Gonzalo se apresuró a cortar el cordón y
atarlo bien para que no presentara problemas.
-Es… es un… niño –logró decir el joven,
embargado por la emoción, sintiendo sus pequeños deditos aferrándose a su mano.
Tan pequeño y tan lleno de vida.
-¿Está bien? –preguntó María, con un hilo de
voz. Se sentía exhausta pero dichosa, deseando ver el rostro de su hijo. Una
mezcla extraña que le hacía mantenerse pese al cansancio.
-Parece que sí –le dijo Gonzalo incapaz de
apartar sus ojos del pequeño. Se acercó a su esposa y se lo pasó con sumo
cuidado.
El niño seguía llorando pero al contacto
cálido del cuerpo de su madre, pareció serenarse. Los ojos de Gonzalo se
detuvieron entonces sobre la espalda del pequeño; allí estaban los tres
lunares, idénticos a los suyos y a los de Esperanza. Los mismos lunares que
portaban todos los descendientes de la estirpe de Pepa, la partera.
-Hay que taparlo, Gonzalo –le pidió María,
sabiendo que había reparado en las marcas, pues ella misma también se había
dado cuenta mientras él sostenía a su hijo.
Su esposo se volvió y miró que su camisa ya
estaba seca.
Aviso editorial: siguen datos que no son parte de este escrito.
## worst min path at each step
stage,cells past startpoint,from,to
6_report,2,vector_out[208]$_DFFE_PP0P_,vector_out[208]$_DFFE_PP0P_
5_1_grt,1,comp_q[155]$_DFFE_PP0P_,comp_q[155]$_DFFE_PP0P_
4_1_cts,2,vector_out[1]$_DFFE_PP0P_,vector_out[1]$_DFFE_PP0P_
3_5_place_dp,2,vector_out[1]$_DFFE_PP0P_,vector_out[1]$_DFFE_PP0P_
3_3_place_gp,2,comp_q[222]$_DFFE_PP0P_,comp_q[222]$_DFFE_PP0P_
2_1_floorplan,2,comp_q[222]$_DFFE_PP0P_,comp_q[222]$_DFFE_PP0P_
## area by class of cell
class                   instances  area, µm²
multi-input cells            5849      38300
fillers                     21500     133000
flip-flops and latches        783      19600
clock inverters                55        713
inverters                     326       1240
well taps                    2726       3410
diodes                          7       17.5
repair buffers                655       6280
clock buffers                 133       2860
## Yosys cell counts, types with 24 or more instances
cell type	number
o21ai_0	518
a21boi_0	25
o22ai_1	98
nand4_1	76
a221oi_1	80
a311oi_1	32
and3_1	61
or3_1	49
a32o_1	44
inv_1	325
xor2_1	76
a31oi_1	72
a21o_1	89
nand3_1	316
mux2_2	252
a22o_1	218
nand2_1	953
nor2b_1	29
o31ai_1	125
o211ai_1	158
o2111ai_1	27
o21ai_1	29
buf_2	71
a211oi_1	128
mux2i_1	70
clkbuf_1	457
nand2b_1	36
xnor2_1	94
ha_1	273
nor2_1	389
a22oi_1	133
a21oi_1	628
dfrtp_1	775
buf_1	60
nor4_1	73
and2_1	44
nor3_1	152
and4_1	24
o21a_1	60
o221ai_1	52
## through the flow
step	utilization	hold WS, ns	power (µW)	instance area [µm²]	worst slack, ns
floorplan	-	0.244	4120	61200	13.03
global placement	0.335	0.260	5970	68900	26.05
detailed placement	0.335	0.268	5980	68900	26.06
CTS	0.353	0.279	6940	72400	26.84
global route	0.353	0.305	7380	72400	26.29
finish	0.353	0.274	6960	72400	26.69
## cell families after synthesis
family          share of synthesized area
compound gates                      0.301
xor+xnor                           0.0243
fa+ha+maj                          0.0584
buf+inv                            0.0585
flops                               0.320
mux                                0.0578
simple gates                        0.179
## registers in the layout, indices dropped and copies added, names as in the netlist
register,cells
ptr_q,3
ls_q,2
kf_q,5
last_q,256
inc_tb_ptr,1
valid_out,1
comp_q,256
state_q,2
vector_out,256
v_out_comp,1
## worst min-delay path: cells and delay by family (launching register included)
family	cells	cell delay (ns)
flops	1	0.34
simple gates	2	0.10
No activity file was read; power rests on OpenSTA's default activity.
### config.mk
export PLATFORM = sky130hd
export DESIGN_NAME = fifo_write_arbiter_flat
export DESIGN_NICKNAME = d
export VERILOG_FILES = /design/src/rtl/fifo_write_arbiter_if.sv /design/src/rtl/fifo_write_arbiter.sv /design/src/flat_wrapper.sv
export SDC_FILE = /design/constraint.sdc
export NUM_CORES = 1
export LEC_CHECK = 0
export CORE_UTILIZATION = 40
export CTS_CLUSTER_SIZE = 20
export DETAILED_ROUTE_END_ITERATION = 16
export PLACE_DENSITY_LB_ADDON = 0.12
export RECOVER_POWER = 100
export SYNTH_ARGS = -nofsm -noshare
export SYNTH_HDL_FRONTEND = slang
export SYNTH_SLANG_ARGS = --single-unit
### constraint.sdc
create_clock -name clk -period 4.1 [get_ports clk]
set_input_delay 0.41 -clock clk [delete_from_list [all_inputs] [get_ports clk]]
set_output_delay 0.41 -clock clk [all_outputs]
set_load 0.01 [all_outputs]
### src/rtl/fifo_write_arbiter_if.sv
// Requester-side and FIFO-side signals of the FIFO write arbiter.
// The master drives requests and pops; the slave (the arbiter) drives ready, write data and status.
interface fifo_write_arbiter_if #(
  parameter int NUM_REQ = 4,
  parameter int WIDTH   = 32,
  parameter int DEPTH   = 128
);
  localparam int GW = $clog2(NUM_REQ);
  localparam int CW = $clog2(DEPTH + 1);

  logic [NUM_REQ-1:0]       IN_reqValid;
  logic [NUM_REQ*WIDTH-1:0] IN_reqData;
  logic [NUM_REQ-1:0]       IN_reqLast;
  logic [NUM_REQ-1:0]       OUT_reqReady;
  logic [WIDTH-1:0]         OUT_fifoData;
  logic                     OUT_fifoValid;
  logic                     IN_fifoPop;
  logic [CW-1:0]            OUT_count;
  logic                     OUT_full;
  logic [GW-1:0]            OUT_grantIdx;
  logic                     OUT_locked;

  modport master (
    output IN_reqValid, IN_reqData, IN_reqLast, IN_fifoPop,
    input  OUT_reqReady, OUT_fifoData, OUT_fifoValid, OUT_count,
           OUT_full, OUT_grantIdx, OUT_locked
  );

  modport slave (
    input  IN_reqValid, IN_reqData, IN_reqLast, IN_fifoPop,
    output OUT_reqReady, OUT_fifoData, OUT_fifoValid, OUT_count,
           OUT_full, OUT_grantIdx, OUT_locked
  );
endinterface

### src/rtl/fifo_write_arbiter.sv
// Burst-locked round-robin arbiter for a FIFO write port; accepted beat appears on OUT_fifo* one cycle later.
// Backpressure: ready only for the locked requester while the tracked occupancy is below DEPTH; one idle cycle per grant.
module fifo_write_arbiter #(
  parameter int NUM_REQ   = 4,
  parameter int WIDTH     = 32,
  parameter int DEPTH     = 128,
  parameter int MAX_BURST = 4
) (
  input  logic                 clk,
  input  logic                 rst,
  fifo_write_arbiter_if.slave  bus
);
  localparam int GW  = $clog2(NUM_REQ);
  localparam int CW  = $clog2(DEPTH + 1);
  localparam int BCW = (MAX_BURST > 1) ? $clog2(MAX_BURST) : 1;

  typedef enum logic {
    S_IDLE  = 1'b0,
    S_BURST = 1'b1
  } state_t;

  state_t             r_state;
  logic [GW-1:0]      r_rr_ptr;
  logic [GW-1:0]      r_grant_idx;
  logic [BCW-1:0]     r_beat_cnt;
  logic [CW-1:0]      r_count;
  logic               r_fifo_vld;
  logic [WIDTH-1:0]   r_fifo_dat;

  logic               w_full;
  logic [NUM_REQ-1:0] w_ready;
  logic               w_accept;
  logic               w_burst_end;
  logic [WIDTH-1:0]   w_acc_dat;
  logic               w_any;
  logic               w_found;
  logic [GW-1:0]      w_scan;
  logic [GW-1:0]      w_pick;

  assign w_full = (r_count == CW'(DEPTH));

  // Ready depends only on registered state so requesters never see a valid->ready loop.
  always_comb begin
    w_ready = '0;
    if (r_state == S_BURST && !w_full) begin
      w_ready[r_grant_idx] = 1'b1;
    end
  end

  assign w_accept = |(bus.IN_reqValid & w_ready);

  always_comb begin
    w_acc_dat = '0;
    for (int i = 0; i < NUM_REQ; i++) begin
      if (GW'(i) == r_grant_idx) begin
        w_acc_dat = bus.IN_reqData[i*WIDTH +: WIDTH];
      end
    end
  end

  assign w_burst_end = w_accept &&
                       (bus.IN_reqLast[r_grant_idx] || (r_beat_cnt == BCW'(MAX_BURST - 1)));

  // First valid requester at or after the round-robin pointer, wrapping (NUM_REQ is a power of two).
  always_comb begin
    w_any   = |bus.IN_reqValid;
    w_found = 1'b0;
    w_pick  = '0;
    w_scan  = '0;
    for (int off = 0; off < NUM_REQ; off++) begin
      w_scan = r_rr_ptr + GW'(off);
      if (!w_found && bus.IN_reqValid[w_scan]) begin
        w_pick  = w_scan;
        w_found = 1'b1;
      end
    end
  end

  always_ff @(posedge clk or negedge rst) begin
    if (!rst) begin
      r_state     <= S_IDLE;
      r_rr_ptr    <= '0;
      r_grant_idx <= '0;
      r_beat_cnt  <= '0;
      r_count     <= '0;
      r_fifo_vld  <= 1'b0;
      r_fifo_dat  <= '0;
    end else begin
      r_fifo_vld <= w_accept;
      if (w_accept) begin
        r_fifo_dat <= w_acc_dat;
      end

      // A pop at zero occupancy is a protocol error upstream; hold at zero rather than wrap.
      case ({w_accept, bus.IN_fifoPop})
        2'b10:   r_count <= r_count + 1'b1;
        2'b01:   if (r_count != '0) r_count <= r_count - 1'b1;
        default: r_count <= r_count;
      endcase

      case (r_state)
        S_IDLE: begin
          if (w_any) begin
            r_grant_idx <= w_pick;
            r_beat_cnt  <= '0;
            r_state     <= S_BURST;
          end
        end
        S_BURST: begin
          if (w_accept) begin
            r_beat_cnt <= r_beat_cnt + 1'b1;
            if (w_burst_end) begin
              r_state  <= S_IDLE;
              r_rr_ptr <= r_grant_idx + 1'b1;
            end
          end
        end
        default: r_state <= S_IDLE;
      endcase
    end
  end

  assign bus.OUT_reqReady  = w_ready;
  assign bus.OUT_fifoData  = r_fifo_dat;
  assign bus.OUT_fifoValid = r_fifo_vld;
  assign bus.OUT_count     = r_count;
  assign bus.OUT_full      = w_full;
  assign bus.OUT_grantIdx  = r_grant_idx;
  assign bus.OUT_locked    = (r_state == S_BURST);

endmodule

### src/flat_wrapper.sv
// flat-port wrapper written by rule: the top's interface ports become plain ports
module fifo_write_arbiter_flat 
#(
  parameter int NUM_REQ   = 4,
  parameter int WIDTH     = 32,
  parameter int DEPTH     = 128,
  parameter int MAX_BURST = 4
)
  (clk, rst, bus_IN_reqValid, bus_IN_reqData, bus_IN_reqLast, bus_IN_fifoPop, bus_OUT_reqReady, bus_OUT_fifoData, bus_OUT_fifoValid, bus_OUT_count, bus_OUT_full, bus_OUT_grantIdx, bus_OUT_locked);
  fifo_write_arbiter_if #(.NUM_REQ(NUM_REQ), .WIDTH(WIDTH), .DEPTH(DEPTH)) bus_i ();
  input  logic clk;
  input  logic rst;
  input wire logic [$bits(bus_i.IN_reqValid)-1:0] bus_IN_reqValid;
  input wire logic [$bits(bus_i.IN_reqData)-1:0] bus_IN_reqData;
  input wire logic [$bits(bus_i.IN_reqLast)-1:0] bus_IN_reqLast;
  input wire logic [$bits(bus_i.IN_fifoPop)-1:0] bus_IN_fifoPop;
  output wire logic [$bits(bus_i.OUT_reqReady)-1:0] bus_OUT_reqReady;
  output wire logic [$bits(bus_i.OUT_fifoData)-1:0] bus_OUT_fifoData;
  output wire logic [$bits(bus_i.OUT_fifoValid)-1:0] bus_OUT_fifoValid;
  output wire logic [$bits(bus_i.OUT_count)-1:0] bus_OUT_count;
  output wire logic [$bits(bus_i.OUT_full)-1:0] bus_OUT_full;
  output wire logic [$bits(bus_i.OUT_grantIdx)-1:0] bus_OUT_grantIdx;
  output wire logic [$bits(bus_i.OUT_locked)-1:0] bus_OUT_locked;
  assign bus_i.IN_reqValid = bus_IN_reqValid;
  assign bus_i.IN_reqData = bus_IN_reqData;
  assign bus_i.IN_reqLast = bus_IN_reqLast;
  assign bus_i.IN_fifoPop = bus_IN_fifoPop;
  assign bus_OUT_reqReady = bus_i.OUT_reqReady;
  assign bus_OUT_fifoData = bus_i.OUT_fifoData;
  assign bus_OUT_fifoValid = bus_i.OUT_fifoValid;
  assign bus_OUT_count = bus_i.OUT_count;
  assign bus_OUT_full = bus_i.OUT_full;
  assign bus_OUT_grantIdx = bus_i.OUT_grantIdx;
  assign bus_OUT_locked = bus_i.OUT_locked;
  fifo_write_arbiter #(.NUM_REQ(NUM_REQ), .WIDTH(WIDTH), .DEPTH(DEPTH), .MAX_BURST(MAX_BURST)) u_core (.clk(clk), .rst(rst), .bus(bus_i));
endmodule
==> metrics, run 1 <==
outcome=finished, violations left; violated checks=max-capacitance violations, max-slew violations; die height=95.02 um; CTS Buf Count=5; vias per inst=5.271; nature of the critical path startpoint=flop; detailed placement HPWL=8.098 mm; Routability Congestion=just under 0.9; GR Util All Layers=24.68%; Max Clock Freq=between 200 and 300 MHz; Post-Syn Instances=457; root buf cell=clkbuf_8; Post-Syn Area per Cell=7.573 um2; Worst Hold Class=flop to flop; Post-synth EDFFs=0; distinct cell type count after synthesis=46; clk buf depth=2; Chip Width=95.02 um; Max Cap Viol=1; IO Pins=188; Slowest cell on crit path=dfrtp_1; Resize count post-CTS=0; die area=0.009028 mm2; Slew Limit Fails=49; PortBufs=187; critical path class=flop to flop; Worst Skew=0.004870 ns; Tightest Pin Transition=2.614 ns; Core Area=0.008299 mm2; initial antenna violation count=0; Setup violations, final=0; first-pass GRT wire length=17.16 mm; row count=33; Initial Util=41.70%; final cell count without fillers=~730; DR WL/cell=14.96 um; Seq/Total Area, Yosys=approximately a third; CTS Hold Bufs=0; placed cell areas=0.005339 mm2; Worst Slack Setup Final=just under 0.6 ns; number of global-route vias before repair=between 3k and 4k; Routed Antenna Nets=0; worst endpoint required time=4.30 ns; CTS Sinks=48; clk_lat worst skew=0.30 ns; CTS tree=done; final hold violations=0; P per Cell Area=668.8 mW/mm2; Period minus WS final=3.509 ns; vias=3827; 1st-iter DRT viols=117; Final Instance Area=0.005395 mm2; setup bufs post-CTS=0; largest net degree at the start of global routing=71; Reg clk slew, reported paths=0.09 ns; syn nets=608; DP Cell Count=718; Final Power=3.608 mW; Ys Warns=0; RSZ-0062 raised after global routing=false; layout cells sized above 1=around 2.9%; cell area after synthesis=0.003461 mm2; Pre-antenna DRT Iters=5; GRT overflow=0; maximum vdd drop=between 0.4 and 0.5 mV; Rel. slew slack=-74.30%; max incr delay on CP=0.49 ns; Pleak=2.292 nW; Placement Setup Slack=0.6395 ns; crit share post-route=85.59%; synthesis-to-finish area growth=55.89%; fin nets=771; post-synthesis register bit count=48; crit-path cells=inv_1 > ha_1 > a22o_1 > o21ai_4 > nand2b_2 > and2_0 > ha_1 > a21o_1 > a21oi_1 > o21ai_1 > a31oi_1 > mux2i_1 > a221oi_1; DRC violations left=0; crit-path most repeated cell=ha_1; Async SR Flop Fraction=100.0%; Fin Setup TNS=0 ns; Crit path arrival time=3.71 ns; Main synth FF type=dfrtp_1; Total Wirelength=roughly 11 mm; crit end category=flop; H-tree levels=2; CP max FO=9; Antenna diodes=0
[layout by cell type (no fill, tap or decap), types with 4 or more instances in the layout]
cell type,netlist,layout
o21ai_0,28,35
nand2_1,76,76
nand3_1,5,5
dlygate4sd3_1,0,46
a21oi_1,106,106
and3_1,5,5
mux2i_1,4,5
dfrtp_1,48,48
nor2_1,35,36
ha_1,11,8
nand3b_1,32,32
clkbuf_2,2,4
a22o_1,4,4
clkbuf_8,0,6
clkdlybuf4s50_1,0,140
xor2_1,4,4
inv_1,10,10
[stage by stage]
step	hold slack, ns	util [%]
global route	0.5141	65.01
floorplan	0.1144	-
finish	0.4766	65.01
detailed placement	0.4696	64.33
CTS	0.3519	65.42
global placement	0.4607	64.33
[critical path, delay by kind of cell, from the launching register on]
family	cells	cell delay, ns
AOI/OAI and AO/OA	7	1.52
DFF	1	0.49
buffers and inverters	1	0.12
muxes	1	0.13
adders and majority gates	2	0.59
and+or+nand+nor	2	0.55
[synthesized netlist by cell type, drive strengths merged (2+ instances only)]
master	count	area share, %
a21oi	106	15
nand2	76	8.2
dfrtp	48	35
o21ai	38	5.8
nor2	36	4.0
nand3b	32	6.9
clkbuf	25	2.8
buf	11	2.1
ha	11	4.0
inv	10	1.1
and3	5	0.90
mux2i	5	1.6
nand3	5	0.72
a22o	4	1.0
nand2b	4	0.72
xor2	4	1.0
a21o	3	0.65
a22oi	3	0.65
and2	3	0.54
nor3	3	0.43
o211ai	3	0.65
xnor2	3	0.76
a31oi	2	0.54
nor2b	2	0.36
nor4	2	0.54
o21bai	2	0.43
[worst paths after layout]
path	endpoint	startpoint	depth (start not counted)	slack, ns
min in group asynchronous	u_core.r_beat_cnt[0]	rst	1	0.91
setup / recovery	u_core.bus.OUT_count[7]	u_core.bus.OUT_grantIdx[0]	13	0.59
hold / removal	u_core.bus.OUT_fifoData[17]	u_core.bus.OUT_fifoData[17]	2	0.48
hold reg to reg	u_core.bus.OUT_fifoData[17]	u_core.bus.OUT_fifoData[17]	2	0.48
setup reg to reg	u_core.bus.OUT_count[7]	u_core.bus.OUT_grantIdx[0]	13	0.59
max in group asynchronous	u_core.bus.OUT_fifoData[13]	rst	1	1.69
[power breakdown]
| group | total, mW | switching [mW] | internal, mW |
|---|---|---|---|
| logic | 2.45 | 1.34 | 1.11 |
| clock network | 0.296 | 0.158 | 0.138 |
| registers | 0.862 | 0.173 | 0.690 |
| total | 3.61 | 1.67 | 1.94 |
[state kept, by name, summed over array words and instances (netlist names)]
| name | flops |
|---|---|
| u_core.bus.OUT_grantIdx | 2 |
| u_core.bus.OUT_fifoData | 32 |
| u_core.bus.OUT_fifoValid | 1 |
| u_core.r_beat_cnt | 2 |
| u_core.bus.OUT_count | 8 |
| u_core.bus.OUT_locked | 1 |
| u_core.r_rr_ptr | 2 |
[kinds of logic (layout without fill, tap and decap cells)]
logic type | count (synthesis) | count (layout) | synth area share (%)
buf+inv | 46 | 210 | 5.929
xor+xnor | 7 | 7 | 1.772
compound gates | 168 | 168 | 26.83
simple gates | 169 | 169 | 23.57
fa+ha+maj | 12 | 12 | 4.555
flops | 48 | 48 | 34.71
mux | 7 | 7 | 2.639
[layer usage]
| layer | part of all wire (%) | vias up | GRT usage (%) |
|---|---|---|---|
| met4 | 3.2 | 0 | 9.217 |
| met5 | 0 | - | 0 |
| met1 | 39 | 1728 | 28.65 |
| met3 | 7.7 | 30 | 7.257 |
| li1 | - | 1927 | - |
| met2 | 50 | 142 | 42.87 |
[layout make-up]
| cell class | instances | area [um2] |
|---|---|---|
| inverter | 10 | 37.54 |
| fill | 755 | 2904 |
| clock buffer | 8 | 90.09 |
| timing repair buffer | 192 | 1893 |
| multi-input combinational | 363 | 2042 |
| sequential | 48 | 1201 |
| tap | 105 | 131.4 |
No activity file was read; power rests on OpenSTA's default activity.
==> run 2, diff against run 1 <==
CORE_MARGIN = 2   (was default)
==> run 2 against run 1 <==
The flow still finishes with violations (max-capacitance violations, max-slew violations); utilization grew 0.17 points; maximum frequency grew 0.27%; wire length shrank 0.49%; sequential share of layout area shrank 0.057 points; worst setup slack gained 0.0095 ns; sequential power is essentially flat; global-route usage shrank 1.6 points; clock skew grew 0.0019 ns; largest power group unchanged.
==> metrics, run 2 (same netlist as run 1, synthesis figures left out) <==
WHS Path Cells=2; crit end category=flop; Setup violations, final=0; violated checks=max-capacitance violations, max-slew violations; Core Area=roughly 0.0083 mm2; synthesis-to-finish area growth=56.29%; worst endpoint required time=4.30 ns; Total Wirelength=10.81 mm; crit share post-route=about 85%; Antenna diodes=0; P per Cell Area=between 600 and 700 mW/mm2; row count=33; IO Pins=188; Chip Width=97.02 um; clk buf depth=2; max incr delay on CP=0.49 ns; Routed Antenna Nets=0; Worst R2R Setup Slack=around 0.60 ns; root buf cell=clkbuf_8; Period minus WS final=3.500 ns; Slew Limit Fails=49; die area=0.009412 mm2; Crit path arrival time=~3.7 ns; largest net degree at the start of global routing=71; max FFs per register=32; Max Cap Viol=1; clk_lat worst skew=0.30 ns; die height=97.02 um; Rel. slew slack=-67.16%; Pre-antenna DRT Iters=4; Routability Congestion=0.8430; Max Clock Freq=285.7 MHz; number of global-route vias before repair=3771; CTS Sinks=48; GRT overflow=0; Tightest Pin Transition=2.507 ns; outcome=finished, violations left; RSZ-0062 raised after global routing=false; Final Util=65.17%; initial antenna violation count=0; Initial Util=41.70%; critical path startpoint=u_core.bus.OUT_grantIdx[0]; detailed placement HPWL=8.200 mm; Final Instance Area=0.005409 mm2; Reg clk slew, reported paths=~0.080 ns; H-tree levels=2; commonest non-fill, non-tap cell in the layout=clkdlybuf4s50_1; GR Util All Layers=23.07%; critical path class=flop to flop; fin nets=just under 800; vias per inst=5.271; reg2reg start=u_core.bus.OUT_grantIdx[0]; vias=3832; nature of the critical path startpoint=flop; R2R depth=13; hold wc startpoint=u_core.bus.OUT_fifoData[24]; placed cell areas=0.005346 mm2; top cell family by delay on the critical path=compound AO/OA/AOI/OAI gates; setup bufs post-CTS=0; 1st-iter DRT viols=89; Resize count post-CTS=0; Fin Setup TNS=0 ns; Pleak=2.299 nW; CTS Buf Count=5; layout cells sized above 1=3.215%; CTS Hold Bufs=0; crit-path most repeated cell=ha_1; CTS tree=done; crit-path cells=inv_1 > ha_1 > a22o_1 > o21ai_4 > nand2b_2 > and2_0 > ha_1 > a21o_1 > a21oi_1 > o21ai_0 > a31oi_2 > mux2i_1 > a221oi_1; final hold violations=0; commonest cells after routing, fill and taps aside=clkdlybuf4s50_1 (139), a21oi_1 (106), nand2_1 (76), dfrtp_1 (48), dlygate4sd3_1 (47); Worst Skew=0.006731 ns; DR WL/cell=14.87 um; maximum vdd drop=0.3567 mV; CP max FO=9; Buf+Inv Stages, Crit Path=1; Slowest cell on crit path=dfrtp_1; Worst Hold Class=flop to flop; PortBufs=187; DRC violations left=0; first-pass GRT wire length=17.91 mm; CP Depth=13
## run 2: cell count changes in the layout (fill, tap and decap cells not counted)
| cell | change |
|---|---|
| o21ai_0 | +1 |
| dlygate4sd3_1 | +1 |
| buf_2 | +1 |
| a31oi_2 | +1 |
| buf_4 | +1 |
| o21ai_1 | -1 |
| clkdlybuf4s50_1 | -1 |
| a31oi_1 | -1 |
| clkbuf_2 | -1 |
## run 2: path summary, 6_finish.rpt
check                                              end
max                            u_core.bus.OUT_count[7]
max in group asynchronous  u_core.bus.OUT_fifoData[29]
min                        u_core.bus.OUT_fifoData[24]
max reg2reg                    u_core.bus.OUT_count[7]
min in group asynchronous     u_core.bus.OUT_fifoValid
min reg2reg                u_core.bus.OUT_fifoData[24]
## run 2: final cells by class
type	count	area, um2
clock buffers	8	90.09
fillers	767	2890
inverters	10	37.54
multi-input cells	363	2048
flip-flops and latches	48	1201
well taps	105	131.4
repair buffers	193	1901
## run 2: power by group
group | total (mW) | internal, mW | switching, mW
clock network | 0.289 | 0.138 | 0.151
registers | 0.865 | 0.690 | 0.175
logic | 2.45 | 1.11 | 1.34
total | 3.60 | 1.93 | 1.67
## run 2: worst reg2reg max path: stages (launching register included)
cell and delay, ns:
dfrtp_1 0.49, inv_1 0.12, ha_1 0.24, a22o_1 0.22, o21ai_4 0.27, nand2b_2 0.19, and2_0 0.39, ha_1 0.36
a21o_1 0.19, a21oi_1 0.12, o21ai_0 0.15, a31oi_2 0.31, mux2i_1 0.11, a221oi_1 0.24
## run 2: layer usage
| layer | part of all wire, % | GRT usage, % | vias up |
|---|---|---|---|
| li1 | - | - | 1924 |
| met1 | 39 | 25.85 | 1757 |
| met2 | 51 | 42.04 | 131 |
| met3 | 8.0 | 7.009 | 20 |
| met4 | 2.0 | 6.609 | 0 |
| met5 | 0 | 0 | - |
## run 2: stage by stage
| step | setup slack [ns] | hold slack (ns) | std cells | total power [mW] |
|---|---|---|---|---|
| 3_3_place_gp | 0.7755 | 0.4617 | 719 | 3.358 |
| 2_1_floorplan | 0.7516 | 0.1144 | 457 | 2.594 |
| 3_5_place_dp | 0.6502 | 0.4699 | 719 | 3.448 |
| 6_report | 0.6003 | 0.4748 | 727 | 3.604 |
| 5_1_grt | 0.2485 | 0.5136 | 727 | 3.992 |
| 4_1_cts | 0.7705 | 0.2264 | 727 | 3.753 |
==> run 3, diff against run 2 <==
CORE_MARGIN = 4   (was 2)
==> run 3 against run 2 <==
The flow still finishes with violations (max-capacitance violations, max-slew violations); utilization barely moved; cell count fell by 0.14%; global-route usage fell by 0.99 points; critical path depth did not move; clock power rose by 18%; critical path type unchanged.
==> metrics, run 3 (same netlist as run 1, synthesis figures left out) <==
initial antenna violation count=0; Antenna diodes=0; critical path startpoint=u_core.bus.OUT_grantIdx[0]; commonest non-fill, non-tap cell in the layout=clkdlybuf4s50_1; die height=101.0 um; area of the multi-input gates=0.002042 mm2; Worst R2R Setup Slack=0.61 ns; R2R depth=13; crit-path cells=inv_1 > ha_1 > a22o_1 > o21ai_4 > nand2b_2 > and2_0 > ha_1 > a21o_1 > a21oi_1 > o21ai_0 > a31oi_1 > mux2i_1 > a221oi_1; Worst Hold Class=flop to flop; crit-path most repeated cell=ha_1; Period minus WS final=3.490 ns; first-pass GRT wire length=17.93 mm; commonest cells after routing, fill and taps aside=clkdlybuf4s50_1 (140), a21oi_1 (106), nand2_1 (76), dfrtp_1 (48), dlygate4sd3_1 (46); layout cells sized above 1=3.221%; Initial Util=a little over two fifths; Max Clock Freq=286.5 MHz; Routability Congestion=0.8372; crit end category=flop; row count=33; setup bufs post-CTS=0; fill count=approximately 740; Worst Setup EP=u_core.bus.OUT_count[7]; Rel. slew slack=-74.70%; worst endpoint required time=4.30 ns; GR Util All Layers=22.08%; vias per inst=5.197; clk_lat worst skew=0.30 ns; critical path class=flop to flop; DR WL/cell=around 15 um; nature of the critical path startpoint=flop; Routed Antenna Nets=0; Pre-antenna DRT Iters=4; Setup violations, final=0; violated checks=max-capacitance violations, max-slew violations; Tightest Pin Transition=2.621 ns; Final Power=approximately 3.7 mW; Slew Limit Fails=49; crit share post-route=85.13%; CTS Buf Count=5; Core Area=approximately 0.0083 mm2; Max Cap Viol=1; Worst Skew=~0.0053 ns; number of global-route vias before repair=3752; reg2reg start=u_core.bus.OUT_grantIdx[0]; maximum vdd drop=0.3328 mV; GRT overflow=0; Chip Width=just over 100 um; CTS Hold Bufs=0; max incr delay on CP=0.50 ns; root buf cell=clkbuf_8; Resize count post-CTS=0; outcome=finished, violations left; Pleak=2.301 nW; vias=about 3.8k; Fin Setup TNS=0 ns; Buf+Inv Stages, Crit Path=1; Slowest cell on crit path=dfrtp_1; Final Util=65.22%; max FFs per register=32; Total Wirelength=about 11 mm; CP max FO=9; CTS tree=done; Reg clk slew, reported paths=0.09 ns; detailed placement HPWL=8.506 mm; DRC violations left=0; largest net degree at the start of global routing=slightly above 70; top cell family by delay on the critical path=compound AO/OA/AOI/OAI gates; r2r endpoint=u_core.bus.OUT_count[7]; final cell count without fillers=~730; 1st-iter DRT viols=138; final hold violations=0; synthesis-to-finish area growth=56.40%; clk buf depth=2; CP Depth=13; IO Pins=188; DP Cell Count=718; fin nets=a little under 800; H-tree levels=2; die area=0.01020 mm2; PortBufs=around 190; CTS Sinks=48; RSZ-0062 raised after global routing=false; register area=0.001201 mm2; Crit path arrival time=3.69 ns; P per Cell Area=between 600 and 700 mW/mm2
No era mucho pero suficiente para mantener el cuerpecito del roro
caliente.
María lo acunó con cariño y el niño, se
acurrucó en su pecho, pues con ese sexto sentido que solo la naturaleza conoce,
el pequeño sabía que estaba entre los brazos de su madre y que ya podía
descansar tranquilo.
Gonzalo se sentó junto a ella y le dio un
suave beso en los labios, agradeciéndole aquel momento que siempre llevaría
grabado en su corazón.
-Gracias mi vida, gracias por este
maravilloso regalo –le dijo con lágrimas en los ojos.
-Gracias a ti, mi amor –le devolvió el
cumplido ella embargada por la misma emoción-. Sin ti no habría podido hacerlo.
Ambos miraron a su hijo y se dieron cuenta
de que aún no habían pensado en un nombre.
-¿Cómo…? –comenzó a preguntarle Gonzalo.
-Martín –le cortó María, sabiendo que así
quería que se llamase su hijo-. Se llamará Martín, como su padre. Porque ha
venido al mundo en una noche complicada, al igual que tú.
Su esposo sintió un nudo de emoción al
recordar lo que su padre Tristán le había contado de su nacimiento: Pepa dio a
luz sola, en el monte, una noche en que la nieve caía sobre ella, y no por ello
se vino abajo, sino todo lo contrario, buscó el valor para traerlo al mundo
pese a las adversidades.
Y con su hijo había sucedido lo mismo. Una
tormenta no había sido suficiente para impedir que naciera sin complicaciones.
Gonzalo supo desde ese momento que su hijo
sería como él, fuerte y capaz de lidiar con cualquier adversidad que se le
pusiera por delante.
-Martín Castro Castañeda –declaró con
orgullo, cogiéndole su pequeña manita-. Bienvenido al mundo, hijo mío.